<file path="config.mk">
export PLATFORM = sky130hd
export DESIGN_NAME = seg_scan_display
export DESIGN_NICKNAME = d
export VERILOG_FILES = /design/src/rtl/seg_scan_display.sv
export SDC_FILE = /design/constraint.sdc
export NUM_CORES = 1
export LEC_CHECK = 0
export ABC_CLOCK_PERIOD_IN_PS = 3860
export BUFFER_PORTS_ARGS = -buffer_cell sky130_fd_sc_hd__buf_4
export CELL_PAD_IN_SITES_DETAIL_PLACEMENT = 0
export CELL_PAD_IN_SITES_GLOBAL_PLACEMENT = 1
export CORE_MARGIN = 2
export CORE_UTILIZATION = 38
export CTS_CLUSTER_SIZE = 16
export DETAILED_ROUTE_END_ITERATION = 8
export PLACE_DENSITY_LB_ADDON = 0.3
export SLEW_MARGIN = 0
export SYNTH_ARGS = -nofsm -noshare
export SYNTH_HDL_FRONTEND = slang
export SYNTH_SLANG_ARGS = --single-unit
</file>
<file path="constraint.sdc">
create_clock -name clk -period 3.86 [get_ports clk]
set_clock_uncertainty 0.1 [all_clocks]
set_input_delay 0 -clock clk [delete_from_list [all_inputs] [get_ports clk]]
set_output_delay 0 -clock clk [all_outputs]
set_load 0.1 [all_outputs]
</file>
<file path="src/rtl/seg_scan_display.sv">
// seg_scan_display: multiplexed hex 7-seg driver with scan prescaler, frame-synchronous update, leading-zero blanking.
// Optional brightness PWM on the digit selects when SEGSCAN_PWM_EN is defined.
module seg_scan_display #(
  parameter int DIGITS = 8,
  parameter int DIV_W = 16,
  parameter bit SEG_ACTIVE_LOW = 1'b1,
  parameter bit AN_ACTIVE_LOW = 1'b1
) (
  input  logic                clk,
  input  logic                rst,
  input  logic [4*DIGITS-1:0] data_in,
  input  logic [DIGITS-1:0]   dp_in,
  input  logic                load,
  input  logic                blank_lz,
`ifdef SEGSCAN_PWM_EN
  input  logic [3:0]          brightness,
`endif
  output logic [6:0]          a2g,
  output logic                dp,
  output logic [DIGITS-1:0]   an,
  output logic                frame_done
);
  localparam int IW = DIGITS > 1 ? $clog2(DIGITS) : 1;
  localparam logic [IW-1:0] TOP = IW'(DIGITS - 1);
  localparam logic [6:0] FONT [16] = '{
    7'b1111110, 7'b0110000, 7'b1101101, 7'b1111001,
    7'b0110011, 7'b1011011, 7'b1011111, 7'b1110000,
    7'b1111111, 7'b1111011, 7'b1110111, 7'b0011111,
    7'b1001110, 7'b0111101, 7'b1001111, 7'b1000111};
  logic [DIV_W-1:0] pre;
  logic [IW-1:0] idx;
  logic [4*DIGITS-1:0] stg_data, disp_data;
  logic [DIGITS-1:0] stg_dp, disp_dp, lz, sel;
  logic pend, tick, boundary, blank, lit, zero_run;
  logic [3:0] nib;
  logic [6:0] seg;
  assign tick = &pre;
  assign boundary = tick && idx == '0;
  assign nib = disp_data[{idx, 2'b00} +: 4];
  // lz[k] is set when digit k and every more significant digit are zero
  always_comb begin
    lz = '0;
    zero_run = 1'b1;
    for (int j = DIGITS - 1; j >= 0; j--) begin
      zero_run = zero_run && disp_data[4*j +: 4] == 4'd0;
      lz[j] = zero_run;
    end
  end
  assign blank = blank_lz && idx != '0 && lz[idx];
  assign seg = blank ? 7'd0 : FONT[nib];
`ifdef SEGSCAN_PWM_EN
  assign lit = !tick && pre[DIV_W-1 -: 4] <= brightness;
`else
  assign lit = !tick;
`endif
  assign sel = lit ? DIGITS'(1) << idx : '0;
  always_ff @(posedge clk or negedge rst) begin
    if (!rst) begin
      pre <= '0;
      idx <= TOP;
      stg_data <= '0;
      stg_dp <= '0;
      disp_data <= '0;
      disp_dp <= '0;
      pend <= 1'b0;
      a2g <= {7{SEG_ACTIVE_LOW}};
      dp <= SEG_ACTIVE_LOW;
      an <= {DIGITS{AN_ACTIVE_LOW}};
      frame_done <= 1'b0;
    end else begin
      pre <= pre + 1'b1;
      if (tick) idx <= idx == '0 ? TOP : idx - 1'b1;
      if (load) begin
        stg_data <= data_in;
        stg_dp <= dp_in;
      end
      // a load on the boundary itself stays pending for the following frame
      pend <= load || (pend && !boundary);
      if (boundary && pend) begin
        disp_data <= stg_data;
        disp_dp <= stg_dp;
      end
      a2g <= seg ^ {7{SEG_ACTIVE_LOW}};
      dp <= disp_dp[idx] ^ SEG_ACTIVE_LOW;
      an <= sel ^ {DIGITS{AN_ACTIVE_LOW}};
      frame_done <= boundary;
    end
  end
endmodule
</file>
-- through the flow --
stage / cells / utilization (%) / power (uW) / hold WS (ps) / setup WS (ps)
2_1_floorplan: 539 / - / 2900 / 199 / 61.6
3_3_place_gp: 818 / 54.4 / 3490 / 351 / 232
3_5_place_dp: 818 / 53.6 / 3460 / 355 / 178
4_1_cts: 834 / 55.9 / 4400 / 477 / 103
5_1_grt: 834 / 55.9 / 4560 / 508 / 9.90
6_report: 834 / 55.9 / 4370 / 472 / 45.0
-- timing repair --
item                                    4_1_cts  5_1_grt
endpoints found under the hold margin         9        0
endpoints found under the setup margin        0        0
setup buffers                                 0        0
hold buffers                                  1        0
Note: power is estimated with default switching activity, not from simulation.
[src/rtl/edge_bus_arbiter.sv]
// Two-channel (Neighbor-ID / FV) SRAM read-port arbiter for the Edge PE array.
// Build option: define ARB_FIXED_PRIO_EN for lowest-index-wins priority instead of round-robin.
module edge_bus_arbiter #(
  parameter int NUM_PE    = 4,
  parameter int NODE_ID_W = 7,
  parameter int TAG_W     = $clog2(NUM_PE)
) (
  input  logic                          clk,
  input  logic                          reset,
  input  logic [NUM_PE-1:0]             pe_req,
  input  logic [2*NUM_PE-1:0]           pe_req_type,
  input  logic [NODE_ID_W*NUM_PE-1:0]   pe_node_id,
  output logic [NUM_PE-1:0]             pe_grant,
  output logic                          nb_req_valid,
  output logic [NODE_ID_W-1:0]          nb_req_node_id,
  output logic [TAG_W-1:0]              nb_req_pe_tag,
  input  logic                          nb_eos,
  output logic                          fv_req_valid,
  output logic [NODE_ID_W-1:0]          fv_req_node_id,
  output logic [TAG_W-1:0]              fv_req_pe_tag,
  input  logic                          fv_eos,
  output logic                          nb_busy,
  output logic                          fv_busy
);

  localparam int NUM_CH = 2;
  localparam int CH_NB  = 0;
  localparam int CH_FV  = 1;

  typedef enum logic {
    ST_IDLE = 1'b0,
    ST_BUSY = 1'b1
  } state_t;

  // First eligible index scanning upward from start, wrapping at NUM_PE; MSB flags a hit.
  function automatic logic [TAG_W:0] pick_winner(input logic [NUM_PE-1:0] elig,
                                                 input logic [TAG_W-1:0]  start);
    logic             found;
    logic [TAG_W-1:0] idx;
    int               j;
    found = 1'b0;
    idx   = {TAG_W{1'b0}};
    for (int k = 0; k < NUM_PE; k++) begin
      j = int'(start) + k;
      if (j >= NUM_PE) begin
        j = j - NUM_PE;
      end
      if (!found && elig[j]) begin
        found = 1'b1;
        idx   = TAG_W'(j);
      end
    end
    return {found, idx};
  endfunction

  function automatic logic [TAG_W-1:0] next_ptr(input logic [TAG_W-1:0] w);
    if (w == TAG_W'(NUM_PE - 1)) begin
      return {TAG_W{1'b0}};
    end else begin
      return w + TAG_W'(1);
    end
  endfunction

  state_t                 state_r      [NUM_CH];
  state_t                 state_next_s [NUM_CH];
  logic [TAG_W-1:0]       rr_r         [NUM_CH];
  logic [TAG_W-1:0]       rr_next_s    [NUM_CH];
  logic [NUM_PE-1:0]      elig_s       [NUM_CH];
  logic [TAG_W-1:0]       start_s      [NUM_CH];
  logic                   win_found_s  [NUM_CH];
  logic [TAG_W-1:0]       win_idx_s    [NUM_CH];
  logic [NODE_ID_W-1:0]   win_node_s   [NUM_CH];
  logic                   launch_s     [NUM_CH];
  logic [NUM_PE-1:0]      grant_ch_s   [NUM_CH];
  logic [NUM_CH-1:0]      eos_s;

  assign eos_s = {fv_eos, nb_eos};

  // Per-channel eligibility, winner selection and next-state; eos in BUSY only releases.
  always_comb begin
    for (int c = 0; c < NUM_CH; c++) begin
      elig_s[c]       = {NUM_PE{1'b0}};
      state_next_s[c] = state_r[c];
      rr_next_s[c]    = rr_r[c];
      launch_s[c]     = 1'b0;
      grant_ch_s[c]   = {NUM_PE{1'b0}};
      for (int i = 0; i < NUM_PE; i++) begin
        elig_s[c][i] = pe_req[i] && (pe_req_type[2*i +: 2] == 2'(c));
      end
`ifdef ARB_FIXED_PRIO_EN
      start_s[c] = {TAG_W{1'b0}};
`else
      start_s[c] = rr_r[c];
`endif
      {win_found_s[c], win_idx_s[c]} = pick_winner(elig_s[c], start_s[c]);
      win_node_s[c] = pe_node_id[int'(win_idx_s[c])*NODE_ID_W +: NODE_ID_W];
      case (state_r[c])
        ST_IDLE: begin
          if (win_found_s[c]) begin
            launch_s[c]                = 1'b1;
            grant_ch_s[c][win_idx_s[c]] = 1'b1;
            state_next_s[c]            = ST_BUSY;
`ifdef ARB_FIXED_PRIO_EN
            rr_next_s[c]               = {TAG_W{1'b0}};
`else
            rr_next_s[c]               = next_ptr(win_idx_s[c]);
`endif
          end else begin
            state_next_s[c] = ST_IDLE;
          end
        end
        ST_BUSY: begin
          if (eos_s[c]) begin
            state_next_s[c] = ST_IDLE;
          end else begin
            state_next_s[c] = ST_BUSY;
          end
        end
        default: begin
          state_next_s[c] = ST_IDLE;
        end
      endcase
    end
  end

  // State, pointers and all outputs are registered; command fields hold between launches.
  always_ff @(posedge clk) begin
    if (reset) begin
      for (int c = 0; c < NUM_CH; c++) begin
        state_r[c] <= ST_IDLE;
        rr_r[c]    <= {TAG_W{1'b0}};
      end
      pe_grant       <= {NUM_PE{1'b0}};
      nb_req_valid   <= 1'b0;
      nb_req_node_id <= {NODE_ID_W{1'b0}};
      nb_req_pe_tag  <= {TAG_W{1'b0}};
      fv_req_valid   <= 1'b0;
      fv_req_node_id <= {NODE_ID_W{1'b0}};
      fv_req_pe_tag  <= {TAG_W{1'b0}};
      nb_busy        <= 1'b0;
      fv_busy        <= 1'b0;
    end else begin
      for (int c = 0; c < NUM_CH; c++) begin
        state_r[c] <= state_next_s[c];
        rr_r[c]    <= rr_next_s[c];
      end
      pe_grant     <= grant_ch_s[CH_NB] | grant_ch_s[CH_FV];
      nb_req_valid <= launch_s[CH_NB];
      fv_req_valid <= launch_s[CH_FV];
      if (launch_s[CH_NB]) begin
        nb_req_node_id <= win_node_s[CH_NB];
        nb_req_pe_tag  <= win_idx_s[CH_NB];
      end
      if (launch_s[CH_FV]) begin
        fv_req_node_id <= win_node_s[CH_FV];
        fv_req_pe_tag  <= win_idx_s[CH_FV];
      end
      nb_busy <= (state_next_s[CH_NB] == ST_BUSY);
      fv_busy <= (state_next_s[CH_FV] == ST_BUSY);
    end
  end

endmodule

[config.mk]
export PLATFORM = sky130hd
export DESIGN_NAME = edge_bus_arbiter
export DESIGN_NICKNAME = d
export VERILOG_FILES = /design/src/rtl/edge_bus_arbiter.sv
export SDC_FILE = /design/constraint.sdc
export NUM_CORES = 1
export LEC_CHECK = 0
export CAP_MARGIN = 20
export CORE_MARGIN = 1.5
export CORE_UTILIZATION = 27
export CTS_BUF_LIST = sky130_fd_sc_hd__clkbuf_8
export CTS_CLUSTER_SIZE = 8
export DETAILED_ROUTE_END_ITERATION = 7
export SLEW_MARGIN = 10
export SYNTH_ARGS = -nofsm -noshare
export SYNTH_HDL_FRONTEND = slang
export SYNTH_SLANG_ARGS = --single-unit
[constraint.sdc]
create_clock -name clk -period 2.4 [get_ports clk]
set_clock_uncertainty 0.1 [all_clocks]
set_input_delay 0.48 -clock clk [delete_from_list [all_inputs] [get_ports clk]]
set_output_delay 0.48 -clock clk [all_outputs]
set_load 0.005 [all_outputs]
==> metrics <==
outcome finished, final reports clean; most frequent cells in the layout clkdlybuf4s50_1 (66), dfxtp_1 (30), buf_4 (24); worst hold path type reg2reg; Pre-antenna DRT Iters 4; final hold viol count 0; core area 6350 um^2; YS warnings 0; sw power 0.421 mW; Placed Cells about 350; Setup crit end kind flop; Worst Setup Slack post-DPL -342 ps; die area around 7000 um^2; Worst Tran Pin Value between 500 and 600 ps; final worst slack 46.9 ps; largest net degree at the start of global routing 17; Root Buffer Master clkbuf_8; EDFF count, synth 0; Crit Path Class in2reg; ys async rst share 0%; Worst-path clk slew approximately 70 ps; Top delay family on crit path buffers and inverters; post-detail-place hpwl 3920 um; TritonCTS buffer count 5; RSZ-0062 raised after global routing true; fin crit period approximately 2400 ps; post-synth top area share 34.0%; routed vias between 1500 and 2000; dominant cell type by area after synthesis dfxtp_1; Comb power frac between 20% and 30%; row cnt 29; CTS tree built; Vias/cell between 5 and 6; hold_buf cts 0; Final ANT Viol Nets 0; Setup TNS 0 ps; hold path start nb_req_pe_tag[0]$_SDFFE_PP0P_; Int Power ~1.1 mW; I/O Buffers 69; initial antenna violation count 0; H-tree Lvls 2; CP Data Arrival Time around 2400 ps; Max VDD drop roughly 0.5 mV; Slew Viols, Final 0; fin nets approximately 330; synth top area cells dfxtp_1 (34%), mux2i_1 (9.1%), nand3b_1 (4.7%), mux2_1 (4.5%), mux2_2 (4.5%); number of global-route vias before repair ~1800; Starting Density 27.8%; Cell variety after synth 38; GP Congestion approximately 0.83; final setup violation count 0; critical path launch point pe_req[3]; Worst slew margin 64.9%; register bit total from synthesis 30; DR WL/cell 15.2 um; Fillers about 620; Ant. Diodes 0; Seq/Total Area, Yosys 34.0%; DIE HEIGHT 83.9 um; clk buf depth 2; Lkg Pwr about 1.1 nW; pwr/cell area approximately 540 nW/um^2; IO Pins 70; Layout area overhead 62.7%; commonest non-fill, non-tap cell in the layout clkdlybuf4s50_1; Reg power frac roughly 37%; Tot GR Track Use between 10% and 20%; Overflow after GRT 0; clock group share of total power between 30% and 40%; Cell Area, Synth 1770 um^2; mean cell area of the mapped netlist 9.70 um^2; CP required between 2000 and 2500 ps; WP buf/inv 3; Iter 0 DRT Violations 26; Max Freq 425 MHz; post-synth net total 231; chip width 83.9 um; R2R Path Start rr_r[0][0]$_SDFFE_PP0P_; Worst path slowest cell clkdlybuf4s50_1; DRC 0; CP startpoint kind input pin; switching share of power 27.3%; period utilisation layout a little under 100%; clock latency on the worst-skew pair ~280 ps; Clock Sinks 30; Layout Cells excl Fill between 300 and 400; critical path cell sequence clkdlybuf4s50_1, or3b_4, a311o_2, inv_4, buf_12, mux2i_1, o221ai_1; Total Wirelength between 5000 and 6000 um; number of max-cap violations 0; Worst path max stage delay about 510 ps; top_reg_cell synth dfxtp_1; Worst Path Max Fanout 8; share of cells above drive strength 1 19.8%; synthesized netlist cell count approximately 180; first-pass GRT wire length 8460 um
==> logic make-up after synthesis <==
kind of cell	count (synthesis)	share of synthesized area [%]
and+or+nand+nor	64	22.9
AOI/OAI and AO/OA	41	17.9
muxes	30	18.0
DFF	30	34.0
buffers and inverters	12	3.69
adders and majority gates	5	3.54
==> registers in the layout, indices dropped and copies added (netlist names) <==
| register | count |
|---|---|
| nb_req_pe_tag | 2 |
| pe_grant | 4 |
| nb_req_node_id | 7 |
| fv_req_node_id | 7 |
| nb_req_valid | 1 |
| fv_busy | 1 |
| fv_req_pe_tag | 2 |
| state_r | 1 |
| rr_r | 4 |
| fv_req_valid | 1 |
==> metrics by stage <==
stage	area, um^2	hold WS (ps)	power (mW)	utilization [%]
2_1_floorplan	1770	353	0.775	-
3_3_place_gp	2730	348	1.03	42.9
3_5_place_dp	2730	358	1.03	42.9
4_1_cts	2830	368	1.54	44.6
5_1_grt	2870	389	1.63	45.2
6_report	2870	361	1.55	45.2
==> area by class of cell <==
class                   count  area (um^2)  area share [%]
clock inverters             3         40.0            1.39
clock buffers               5         68.8            2.40
flip-flops and latches     30          601            20.9
inverters                   4         17.5           0.610
repair buffers             96          932            32.4
multi-input cells         140         1120            38.9
well taps                  77         96.3            3.35
==> metal layers <==
metal	share of wire [%]	global-route usage, %
met5	0	0
met4	0.46	4.32
met3	3.6	3.46
met2	50	25.4
met1	46	18.9
==> timing repair <==
| action | in CTS | in global routing |
|---|---|---|
| cloned | 0 | 1 |
| setup buffers | 0 | 0 |
| pin swaps | 1 | 1 |
| setup endpoints to repair | 2 | 9 |
| gates resized for setup | 3 | 5 |
==> tightest hold or removal path, cell delays in order, from the launching register on <==
cell and delay [ps]:
dfxtp_1 310, nand2_1 50, a21oi_1 50
==> worst paths after layout <==
kind | to | slack, ps | cells past startpoint
max | nb_req_node_id[4]$_SDFFE_PP0P_ | 50 | 7
min | nb_req_pe_tag[0]$_SDFFE_PP0P_ | 360 | 2
max reg2reg | rr_r[0][0]$_SDFFE_PP0P_ | 260 | 7
min reg2reg | nb_req_pe_tag[0]$_SDFFE_PP0P_ | 360 | 2
==> power by group through the flow <==
stage	clock, mW	combinational (mW)	sequential (mW)
floorplan	0	0.192	0.583
global placement	0	0.441	0.586
detailed placement	0	0.447	0.585
CTS	0.521	0.448	0.574
global route	0.552	0.495	0.580
finish	0.514	0.457	0.574
==> synth_stat cells (all sizes together), types with 2 or more instances <==
master  count
o21ai       2
mux2i      16
a221o       7
a31oi       3
ha          5
nor4b       2
and3b       2
a21oi      12
nand3b     11
or3         4
or3b        2
dfxtp      30
nor3b      10
inv         4
mux2       14
o221ai      9
nand2      14
nand2b      4
clkbuf      4
a31o        2
nor2        9
buf         4
Note: power is estimated with default switching activity, not from simulation.
## src/rtl/uart_tx_fifo_arbiter_pkg.sv

```systemverilog
`default_nettype none
// ============================================================================
// Module  : uart_pkg
// Brief   : Shared types and helpers for the UART TX FIFO write-port arbiter.
// Revision: 1.0
// ============================================================================
package uart_pkg;

  typedef enum logic {ARB_IDLE, ARB_XFER} arb_state_t;

  // Index width that stays at least one bit for tiny counts.
  function automatic int clog2_min1(input int n);
    return (n <= 2) ? 1 : $clog2(n);
  endfunction

endpackage
`default_nettype wire

```

## src/rtl/uart_tx_fifo_arbiter_rr_pick.sv

```systemverilog
`default_nettype none
// ============================================================================
// Module  : rr_pick
// Brief   : Combinational rotating-priority picker (first set bit from ptr).
// Revision: 1.0
// ============================================================================
module rr_pick
  import uart_pkg::*;
#(
  parameter int N = 4
) (
  input  logic [N-1:0]                req,
  input  logic [clog2_min1(N)-1:0]    ptr,
  output logic                        any,
  output logic [clog2_min1(N)-1:0]    idx
);

  localparam int c_W = clog2_min1(N);

  logic [N-1:0]   w_mask;
  logic [2*N-1:0] w_dbl;
  logic           w_found;

  generate
    for (genvar gi = 0; gi < N; gi++) begin : g_mask
      assign w_mask[gi] = (ptr <= c_W'(gi));
    end
  endgenerate

  // Low half holds requests at or above ptr; high half wraps around.
  assign w_dbl = {req, req & w_mask};

  always_comb begin
    any     = |req;
    idx     = '0;
    w_found = 1'b0;
    for (int j = 0; j < 2*N; j++) begin
      if (!w_found && w_dbl[j]) begin
        w_found = 1'b1;
        idx     = (j >= N) ? c_W'(j - N) : c_W'(j);
      end
    end
  end

endmodule
`default_nettype wire

```

## src/rtl/uart_tx_fifo_arbiter.sv

```systemverilog
`default_nettype none
// ============================================================================
// Module  : uart_tx_fifo_arbiter
// Brief   : Round-robin, burst-locked arbiter sharing one TX FIFO write port.
// Revision: 1.0
// ============================================================================
module uart_tx_fifo_arbiter
  import uart_pkg::*;
#(
  parameter int NUM_REQ    = 4,
  parameter int DATA_WIDTH = 8,
  parameter int MAX_BURST  = 16
) (
  input  logic                          clk,
  input  logic                          reset,
  input  logic [NUM_REQ-1:0]            req_valid,
  input  logic [NUM_REQ*DATA_WIDTH-1:0] req_data,
  input  logic [NUM_REQ-1:0]            req_last,
  output logic [NUM_REQ-1:0]            req_ready,
  input  logic                          fifo_full,
  input  logic                          fifo_almost_full,
  output logic                          fifo_wr_en,
  output logic [DATA_WIDTH-1:0]         fifo_din,
  output logic [$clog2(NUM_REQ)-1:0]    grant_id,
  output logic                          busy
);

  localparam int c_ID_W   = clog2_min1(NUM_REQ);
  localparam int c_BEAT_W = $clog2(MAX_BURST + 1);
  localparam logic [c_BEAT_W-1:0] c_LAST_BEAT = c_BEAT_W'(MAX_BURST - 1);
  localparam logic [c_ID_W-1:0]   c_LAST_ID   = c_ID_W'(NUM_REQ - 1);

  arb_state_t              r_state;
  arb_state_t              w_state_nxt;
  logic [c_ID_W-1:0]       r_rr_ptr;
  logic [c_ID_W-1:0]       r_grant_id;
  logic [c_BEAT_W-1:0]     r_beat_cnt;
  logic                    r_wr_en;
  logic [DATA_WIDTH-1:0]   r_din;

  logic                    w_pick_any;
  logic [c_ID_W-1:0]       w_pick_idx;
  logic                    w_stall;
  logic                    w_accept;
  logic                    w_end;
  logic                    w_g_valid;
  logic                    w_g_last;
  logic [DATA_WIDTH-1:0]   w_g_data;
  logic [c_ID_W-1:0]       w_ptr_nxt;

  rr_pick #(
    .N   (NUM_REQ)
  ) u_rr_pick (
    .req (req_valid),
    .ptr (r_rr_ptr),
    .any (w_pick_any),
    .idx (w_pick_idx)
  );

  assign w_g_valid = req_valid[r_grant_id];
  assign w_g_last  = req_last[r_grant_id];
  assign w_g_data  = req_data[r_grant_id*DATA_WIDTH +: DATA_WIDTH];
  assign w_ptr_nxt = (r_grant_id == c_LAST_ID) ? '0 : r_grant_id + 1'b1;

  // The registered write still in flight counts against the last free slot.
  assign w_stall = fifo_full | (r_wr_en & fifo_almost_full);

  always_comb begin
    req_ready   = '0;
    w_accept    = 1'b0;
    w_end       = 1'b0;
    w_state_nxt = r_state;
    case (r_state)
      ARB_IDLE: begin
        if (w_pick_any) w_state_nxt = ARB_XFER;
      end
      ARB_XFER: begin
        req_ready[r_grant_id] = !w_stall;
        w_accept = !w_stall && w_g_valid;
        w_end    = w_accept && (w_g_last || (r_beat_cnt == c_LAST_BEAT));
        if (w_end) w_state_nxt = ARB_IDLE;
      end
      default: w_state_nxt = ARB_IDLE;
    endcase
  end

  always_ff @(posedge clk) begin
    if (reset) r_state <= ARB_IDLE;
    else       r_state <= w_state_nxt;
  end

  always_ff @(posedge clk) begin
    if (reset) begin
      r_rr_ptr   <= '0;
      r_grant_id <= '0;
      r_beat_cnt <= '0;
      r_wr_en    <= 1'b0;
      r_din      <= '0;
    end else begin
      r_wr_en <= w_accept;
      if (w_accept) begin
        r_din      <= w_g_data;
        r_beat_cnt <= r_beat_cnt + 1'b1;
      end
      if (w_end) r_rr_ptr <= w_ptr_nxt;
      if (r_state == ARB_IDLE && w_pick_any) begin
        r_grant_id <= w_pick_idx;
        r_beat_cnt <= '0;
      end
    end
  end

  assign fifo_wr_en = r_wr_en;
  assign fifo_din   = r_din;
  assign grant_id   = r_grant_id;
  assign busy       = (r_state == ARB_XFER);

endmodule
`default_nettype wire

```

Task description: When you reach the line in the material above that holds "stg_data <= '0;", begin reproducing lines exactly, and stop after the line that holds "stg_data <= data_in;".

Expected answer:
      stg_data <= '0;
      stg_dp <= '0;
      disp_data <= '0;
      disp_dp <= '0;
      pend <= 1'b0;
      a2g <= {7{SEG_ACTIVE_LOW}};
      dp <= SEG_ACTIVE_LOW;
      an <= {DIGITS{AN_ACTIVE_LOW}};
      frame_done <= 1'b0;
    end else begin
      pre <= pre + 1'b1;
      if (tick) idx <= idx == '0 ? TOP : idx - 1'b1;
      if (load) begin
        stg_data <= data_in;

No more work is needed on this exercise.